• WHAT THIS TASK INVOLVES: Exactly the lines from the start of the data through the line containing "localparam logic [SR_TIMER_W-1:0] SR_TIMER_LAST" should be output, with both ends kept and nothing added.

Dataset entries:
------------------------------
==> src/hw/pcm_regs.vh <==
// constants for the privileged control-register move and physical lookup unit
`ifndef PCM_REGS_VH
`define PCM_REGS_VH
`define PCM_EXT_TYPE_BIT 15
`define PCM_EXT_REG_HI 14
`define PCM_EXT_REG_LO 12
`define PCM_EXT_CR_HI 11
`define PCM_EXT_CR_LO 0
`define PCM_DIR_CR_TO_GR 1'b0
`define PCM_DIR_GR_TO_CR 1'b1
`define PCM_TYPE_DATA 1'b0
`define PCM_TYPE_ADDR 1'b1
`define PCM_TC_EN_ON 1'b1
`define PCM_WORD_ZERO 32'h00000000
`define PCM_FLT_NONE 2'h0
`define PCM_FLT_PRIV 2'h1
`define PCM_FLT_ACCESS 2'h2
`endif

==> src/hw/pcm_cr_mask.v <==
// implemented-bit masks for the control register select codes
`timescale 1ns/1ps
module pcm_cr_mask #(
  parameter NUM_CR = 4
) (
  input wire [12*NUM_CR-1:0] cr_codes_in,
  input wire [32*NUM_CR-1:0] cr_masks_in,
  input wire [11:0] sel_in,
  output wire hit_out,
  output wire [NUM_CR-1:0] onehot_out,
  output wire [31:0] mask_out
);
  wire [32*NUM_CR-1:0] part;
  genvar i;
  generate
    for (i = 0; i < NUM_CR; i = i + 1)
    begin : g_cr
      assign onehot_out[i] = (cr_codes_in[12*i +: 12] == sel_in);
      assign part[32*i +: 32] = onehot_out[i] ? cr_masks_in[32*i +: 32] : 32'h00000000;
    end
  endgenerate
  reg [31:0] acc;
  integer k;
  always @*
  begin
    acc = 32'h00000000;
    for (k = 0; k < NUM_CR; k = k + 1)
      acc = acc | part[32*k +: 32];
  end
  assign mask_out = acc;
  assign hit_out = |onehot_out;
endmodule
<file path="src/hw/sdram_cmd_pkg.sv">
// Shared constants, types and states of the SDRAM command block
package sdram_cmd_pkg;

  // Clock and timing
  localparam int CLOCK_NS = 100;
  localparam int RETENTION_NS = 64_000_000;
  localparam int ROW_COUNT = 4096;
  localparam int ROW_BITS = 12;
  localparam int ROW_INTERVAL_NS = RETENTION_NS / ROW_COUNT;
  localparam int ROW_INTERVAL_RAW = ROW_INTERVAL_NS / CLOCK_NS;
  localparam int ROW_INTERVAL_CYCLES =
    (ROW_INTERVAL_RAW < 1) ? 1 : ROW_INTERVAL_RAW;
  localparam int SR_TIMER_W = $clog2(ROW_INTERVAL_CYCLES + 1);
  localparam logic [SR_TIMER_W-1:0] SR_TIMER_LAST =
    SR_TIMER_W'(ROW_INTERVAL_CYCLES - 1);
  localparam logic [SR_TIMER_W-1:0] SR_TIMER_ZERO = '0;

  // Power-down exit time, a plain default
  localparam int POWERDOWN_EXIT_NS = 100;
  localparam int PDE_RAW = (POWERDOWN_EXIT_NS + CLOCK_NS - 1) / CLOCK_NS;
  localparam int POWERDOWN_EXIT_CYCLES = (PDE_RAW < 1) ? 1 : PDE_RAW;
  localparam int PDE_W = 4;
  localparam logic [PDE_W-1:0] PDE_LOAD = PDE_W'(POWERDOWN_EXIT_CYCLES - 1);
  localparam logic [PDE_W-1:0] PDE_ZERO = '0;

  // Data path
  localparam int BYTE_LANES = 4;
  localparam int LATENCY_W = 2;
  localparam logic [BYTE_LANES-1:0] LANES_OFF = '1;
  localparam logic [BYTE_LANES-1:0] LANES_NONE = '0;

  // Command pins as sampled on the rising edge
  typedef struct packed {
    logic chip_select_n;
    logic row_strobe_n;
    logic column_strobe_n;
    logic write_strobe_n;
    logic clock_gate;
  } cmd_pins_s;

  typedef enum logic [1:0] {
    ST_ACTIVE = 2'b00,
    ST_POWER_DOWN = 2'b01,
    ST_PD_EXIT = 2'b10,
    ST_SELF_REFRESH = 2'b11
  } power_state_e;

endpackage

</file>
<file path="src/hw/latency_timer.sv">
// Counts the CAS latency after a read burst stop
`timescale 1ns/1ps
module latency_timer #(
  parameter int W = 2
) (
  input wire logic clock,
  input wire logic rstn,
  input wire logic en,
  input wire logic start,
  input wire logic [W-1:0] latency,
  output logic done,
  output logic busy
);
  logic [W-1:0] count;
  localparam logic [W-1:0] ONE = W'(1);
  localparam logic [W-1:0] ZERO = '0;

  assign busy = (count != ZERO);

  always_ff @(posedge clock or negedge rstn) begin
    if (!rstn) begin
      count <= '0;
      done <= 1'b0;
    end else if (en) begin
      done <= (count == ONE);
      if (start) begin
        count <= latency;
      end else if (busy) begin
        count <= count - ONE;
      end
    end
  end
endmodule

</file>
<file path="src/hw/refresh_row.sv">
// Internal refresh row counter with a strobe per refreshed row
`timescale 1ns/1ps
module refresh_row #(
  parameter int ROW_W = 12
) (
  input wire logic clock,
  input wire logic rstn,
  input wire logic en,
  input wire logic step,
  output logic strobe,
  output logic [ROW_W-1:0] row
);
  logic [ROW_W-1:0] count;

  always_ff @(posedge clock or negedge rstn) begin
    if (!rstn) begin
      count <= '0;
      row <= '0;
      strobe <= 1'b0;
    end else if (en) begin
      strobe <= step;
      if (step) begin
        row <= count;
        count <= count + ROW_W'(1);
      end
    end
  end
endmodule

</file>
<file path="src/hw/sdram_cmd_ctrl.sv">
// SDRAM command decode, refresh, clock suspend and power-down control
// Overview of operation
// - Chip selected with all three strobes high does nothing.
// - Selected, row and column strobes high, write strobe low: burst stop.
// - Burst stop leaves bursts with auto precharge running.
// - Read burst ends CAS latency cycles after burst stop.
// - Chip select high disables the decoder; strobes are ignored.
// - Row and column low, write high, gate high: auto refresh.
// - Each auto refresh advances the internal row counter by one.
// - Refresh command with gate low enters self refresh; gate only.
// - Self refresh times and addresses rows internally, without limit.
// - Gate low during a burst masks internal clock, state held.
// - Gate low with banks idle enters power-down, buffers off.
// - Gate high resumes clock; power-down exit waits exit time.
// - Byte mask high during write blocks that byte.
// - Byte mask high during read disables that byte's outputs.
`timescale 1ns/1ps
module sdram_cmd_ctrl #(
  parameter int ROW_W = sdram_cmd_pkg::ROW_BITS,
  parameter int LANES = sdram_cmd_pkg::BYTE_LANES
) (
  // Clock, reset, clock enable
  input wire logic CLOCK,
  input wire logic RSTN,
  input wire logic ENABLE,
  // Command pins
  input wire logic CHIP_SELECT_N,
  input wire logic ROW_STROBE_N,
  input wire logic COLUMN_STROBE_N,
  input wire logic WRITE_STROBE_N,
  input wire logic CLOCK_GATE,
  input wire logic [LANES-1:0] BYTE_MASK,
  // Core status
  input wire logic READ_BURST,
  input wire logic WRITE_BURST,
  input wire logic AUTO_PRECHARGE,
  input wire logic BANKS_IDLE,
  input wire logic [sdram_cmd_pkg::LATENCY_W-1:0] CAS_LATENCY,
  // Burst control
  output logic READ_STOP,
  output logic WRITE_STOP,
  // Refresh
  output logic REFRESH_STROBE,
  output logic [ROW_W-1:0] REFRESH_ROW,
  // Power and clock
  output logic SELF_REFRESH,
  output logic POWER_DOWN,
  output logic CLOCK_RUN,
  output logic BUFFERS_ON,
  // Data lanes
  output logic [LANES-1:0] BYTE_WRITE,
  output logic [LANES-1:0] DQ_OE_N
);
  import sdram_cmd_pkg::*;

  cmd_pins_s pins;
  power_state_e state;
  power_state_e next_state;
  logic gate_prev;
  logic wr_stopped;
  logic [SR_TIMER_W-1:0] sr_timer;
  logic [PDE_W-1:0] pde_count;
  logic rd_done;
  logic rd_wait;
  logic strobe;
  logic [ROW_W-1:0] row;

  assign pins = '{chip_select_n: CHIP_SELECT_N, row_strobe_n: ROW_STROBE_N,
                  column_strobe_n: COLUMN_STROBE_N,
                  write_strobe_n: WRITE_STROBE_N, clock_gate: CLOCK_GATE};

  // Decoder lives only on an unmasked internal clock in normal operation
  wire live = ENABLE && gate_prev && (state == ST_ACTIVE);
  wire selected = live && !pins.chip_select_n;
  wire cmd_nop = selected && pins.row_strobe_n && pins.column_strobe_n
                 && pins.write_strobe_n;
  wire cmd_stop = selected && pins.row_strobe_n && pins.column_strobe_n
                  && !pins.write_strobe_n;
  wire cmd_refresh_any = selected && !pins.row_strobe_n
                         && !pins.column_strobe_n && pins.write_strobe_n;
  wire cmd_auto_ref = cmd_refresh_any && pins.clock_gate;
  wire cmd_self = cmd_refresh_any && !pins.clock_gate;
  wire bursting = READ_BURST || WRITE_BURST;
  wire stop_ok = cmd_stop && !AUTO_PRECHARGE;
  wire stop_rd = stop_ok && READ_BURST && !rd_wait;
  wire stop_wr = stop_ok && WRITE_BURST;
  wire gate_off = live && !pins.clock_gate && !cmd_self;
  wire enter_pd = gate_off && !bursting && BANKS_IDLE;
  wire sr_tick = (state == ST_SELF_REFRESH) && (sr_timer == SR_TIMER_LAST);
  wire ref_step = cmd_auto_ref || sr_tick;
  wire pde_done = (pde_count == PDE_ZERO);
  wire next_run = (next_state == ST_ACTIVE) && pins.clock_gate;
  wire next_bufs = (next_state == ST_ACTIVE)
                   || (next_state == ST_PD_EXIT);
  wire write_ok = live && WRITE_BURST && !stop_wr && !wr_stopped;
  wire [LANES-1:0] next_byte_write =
    write_ok ? ~BYTE_MASK : LANES_NONE;
  wire [LANES-1:0] next_oe_n =
    (live && READ_BURST) ? BYTE_MASK : LANES_OFF;

  always_comb begin
    next_state = state;
    case (state)
      ST_ACTIVE: begin
        if (cmd_self) begin
          next_state = ST_SELF_REFRESH;
        end else if (enter_pd) begin
          next_state = ST_POWER_DOWN;
        end
      end
      ST_POWER_DOWN: begin
        if (pins.clock_gate) begin
          next_state = ST_PD_EXIT;
        end
      end
      ST_PD_EXIT: begin
        if (pde_done) begin
          next_state = ST_ACTIVE;
        end
      end
      ST_SELF_REFRESH: begin
        // Exit needs only the gate; every other pin is ignored here
        if (pins.clock_gate) begin
          next_state = ST_ACTIVE;
        end
      end
      default: begin
        next_state = ST_ACTIVE;
      end
    endcase
  end

  always_ff @(posedge CLOCK or negedge RSTN) begin
    if (!RSTN) begin
      state <= ST_ACTIVE;
      gate_prev <= 1'b1;
      SELF_REFRESH <= 1'b0;
      POWER_DOWN <= 1'b0;
      CLOCK_RUN <= 1'b1;
      BUFFERS_ON <= 1'b1;
    end else if (ENABLE) begin
      state <= next_state;
      gate_prev <= pins.clock_gate;
      SELF_REFRESH <= (next_state == ST_SELF_REFRESH);
      POWER_DOWN <= (next_state == ST_POWER_DOWN)
                    || (next_state == ST_PD_EXIT);
      CLOCK_RUN <= next_run;
      BUFFERS_ON <= next_bufs;
    end
  end

  // Self refresh runs off the block clock; a stopped clock stalls it
  always_ff @(posedge CLOCK or negedge RSTN) begin
    if (!RSTN) begin
      sr_timer <= '0;
      pde_count <= '0;
    end else if (ENABLE) begin
      if (state != ST_SELF_REFRESH || sr_tick) begin
        sr_timer <= SR_TIMER_ZERO;
      end else begin
        sr_timer <= sr_timer + SR_TIMER_W'(1);
      end
      if (state == ST_POWER_DOWN) begin
        pde_count <= PDE_LOAD;
      end else if (!pde_done) begin
        pde_count <= pde_count - PDE_W'(1);
      end
    end
  end

  always_ff @(posedge CLOCK or negedge RSTN) begin
    if (!RSTN) begin
      wr_stopped <= 1'b0;
      WRITE_STOP <= 1'b0;
      BYTE_WRITE <= LANES_NONE;
      DQ_OE_N <= LANES_OFF;
    end else if (ENABLE) begin
      // Held through a clock suspend so a stopped write stays stopped
      if (stop_wr) begin
        wr_stopped <= 1'b1;
      end else if (!WRITE_BURST) begin
        wr_stopped <= 1'b0;
      end
      WRITE_STOP <= stop_wr;
      BYTE_WRITE <= next_byte_write;
      DQ_OE_N <= next_oe_n;
    end
  end

  // Read data keeps flowing for the latency; the core drops the burst then
  latency_timer #(.W(LATENCY_W)) read_stop_timer (
    .clock(CLOCK),
    .rstn(RSTN),
    .en(ENABLE && gate_prev),
    .start(stop_rd),
    .latency(CAS_LATENCY),
    .done(rd_done),
    .busy(rd_wait)
  );

  refresh_row #(.ROW_W(ROW_W)) row_counter (
    .clock(CLOCK),
    .rstn(RSTN),
    .en(ENABLE),
    .step(ref_step),
    .strobe(strobe),
    .row(row)
  );

  assign READ_STOP = rd_done;
  assign REFRESH_STROBE = strobe;
  assign REFRESH_ROW = row;

  // Helper for the row stepping check
  logic seen_strobe;
  logic [ROW_W-1:0] last_row;
  always_ff @(posedge CLOCK or negedge RSTN) begin
    if (!RSTN) begin
      seen_strobe <= 1'b0;
      last_row <= '0;
    end else if (ENABLE && strobe) begin
      seen_strobe <= 1'b1;
      last_row <= row;
    end
  end
endmodule

</file>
------------------------------
• SOLUTION TO THE EXERCISE:
==> src/hw/pcm_regs.vh <==
// constants for the privileged control-register move and physical lookup unit
`ifndef PCM_REGS_VH
`define PCM_REGS_VH
`define PCM_EXT_TYPE_BIT 15
`define PCM_EXT_REG_HI 14
`define PCM_EXT_REG_LO 12
`define PCM_EXT_CR_HI 11
`define PCM_EXT_CR_LO 0
`define PCM_DIR_CR_TO_GR 1'b0
`define PCM_DIR_GR_TO_CR 1'b1
`define PCM_TYPE_DATA 1'b0
`define PCM_TYPE_ADDR 1'b1
`define PCM_TC_EN_ON 1'b1
`define PCM_WORD_ZERO 32'h00000000
`define PCM_FLT_NONE 2'h0
`define PCM_FLT_PRIV 2'h1
`define PCM_FLT_ACCESS 2'h2
`endif

==> src/hw/pcm_cr_mask.v <==
// implemented-bit masks for the control register select codes
`timescale 1ns/1ps
module pcm_cr_mask #(
  parameter NUM_CR = 4
) (
  input wire [12*NUM_CR-1:0] cr_codes_in,
  input wire [32*NUM_CR-1:0] cr_masks_in,
  input wire [11:0] sel_in,
  output wire hit_out,
  output wire [NUM_CR-1:0] onehot_out,
  output wire [31:0] mask_out
);
  wire [32*NUM_CR-1:0] part;
  genvar i;
  generate
    for (i = 0; i < NUM_CR; i = i + 1)
    begin : g_cr
      assign onehot_out[i] = (cr_codes_in[12*i +: 12] == sel_in);
      assign part[32*i +: 32] = onehot_out[i] ? cr_masks_in[32*i +: 32] : 32'h00000000;
    end
  endgenerate
  reg [31:0] acc;
  integer k;
  always @*
  begin
    acc = 32'h00000000;
    for (k = 0; k < NUM_CR; k = k + 1)
      acc = acc | part[32*k +: 32];
  end
  assign mask_out = acc;
  assign hit_out = |onehot_out;
endmodule
<file path="src/hw/sdram_cmd_pkg.sv">
// Shared constants, types and states of the SDRAM command block
package sdram_cmd_pkg;

  // Clock and timing
  localparam int CLOCK_NS = 100;
  localparam int RETENTION_NS = 64_000_000;
  localparam int ROW_COUNT = 4096;
  localparam int ROW_BITS = 12;
  localparam int ROW_INTERVAL_NS = RETENTION_NS / ROW_COUNT;
  localparam int ROW_INTERVAL_RAW = ROW_INTERVAL_NS / CLOCK_NS;
  localparam int ROW_INTERVAL_CYCLES =
    (ROW_INTERVAL_RAW < 1) ? 1 : ROW_INTERVAL_RAW;
  localparam int SR_TIMER_W = $clog2(ROW_INTERVAL_CYCLES + 1);
  localparam logic [SR_TIMER_W-1:0] SR_TIMER_LAST =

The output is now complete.